[Stored data]

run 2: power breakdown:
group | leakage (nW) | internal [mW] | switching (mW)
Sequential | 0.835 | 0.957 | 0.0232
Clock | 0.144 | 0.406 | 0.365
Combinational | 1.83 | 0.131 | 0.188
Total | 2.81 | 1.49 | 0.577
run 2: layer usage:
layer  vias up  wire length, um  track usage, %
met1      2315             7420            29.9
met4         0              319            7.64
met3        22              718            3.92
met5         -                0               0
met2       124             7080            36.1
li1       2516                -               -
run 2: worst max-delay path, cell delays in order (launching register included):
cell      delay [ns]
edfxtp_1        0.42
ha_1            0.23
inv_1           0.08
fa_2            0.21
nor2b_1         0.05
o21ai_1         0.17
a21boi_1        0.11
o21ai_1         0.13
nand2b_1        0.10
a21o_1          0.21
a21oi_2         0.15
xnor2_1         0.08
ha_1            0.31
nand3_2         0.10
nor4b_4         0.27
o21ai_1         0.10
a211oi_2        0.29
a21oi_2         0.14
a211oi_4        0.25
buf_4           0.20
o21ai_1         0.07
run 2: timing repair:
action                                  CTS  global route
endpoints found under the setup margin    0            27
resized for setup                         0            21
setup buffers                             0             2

* ASSIGNMENT: Each line of the records must be reproduced exactly.

* YOUR SOLUTION:
run 2: power breakdown:
group | leakage (nW) | internal [mW] | switching (mW)
Sequential | 0.835 | 0.957 | 0.0232
Clock | 0.144 | 0.406 | 0.365
Combinational | 1.83 | 0.131 | 0.188
Total | 2.81 | 1.49 | 0.577
run 2: layer usage:
layer  vias up  wire length, um  track usage, %
met1      2315             7420            29.9
met4         0              319            7.64
met3        22              718            3.92
met5         -                0               0
met2       124             7080            36.1
li1       2516                -               -
run 2: worst max-delay path, cell delays in order (launching register included):
cell      delay [ns]
edfxtp_1        0.42
ha_1            0.23
inv_1           0.08
fa_2            0.21
nor2b_1         0.05
o21ai_1         0.17
a21boi_1        0.11
o21ai_1         0.13
nand2b_1        0.10
a21o_1          0.21
a21oi_2         0.15
xnor2_1         0.08
ha_1            0.31
nand3_2         0.10
nor4b_4         0.27
o21ai_1         0.10
a211oi_2        0.29
a21oi_2         0.14
a211oi_4        0.25
buf_4           0.20
o21ai_1         0.07
run 2: timing repair:
action                                  CTS  global route
endpoints found under the setup margin    0            27
resized for setup                         0            21
setup buffers                             0             2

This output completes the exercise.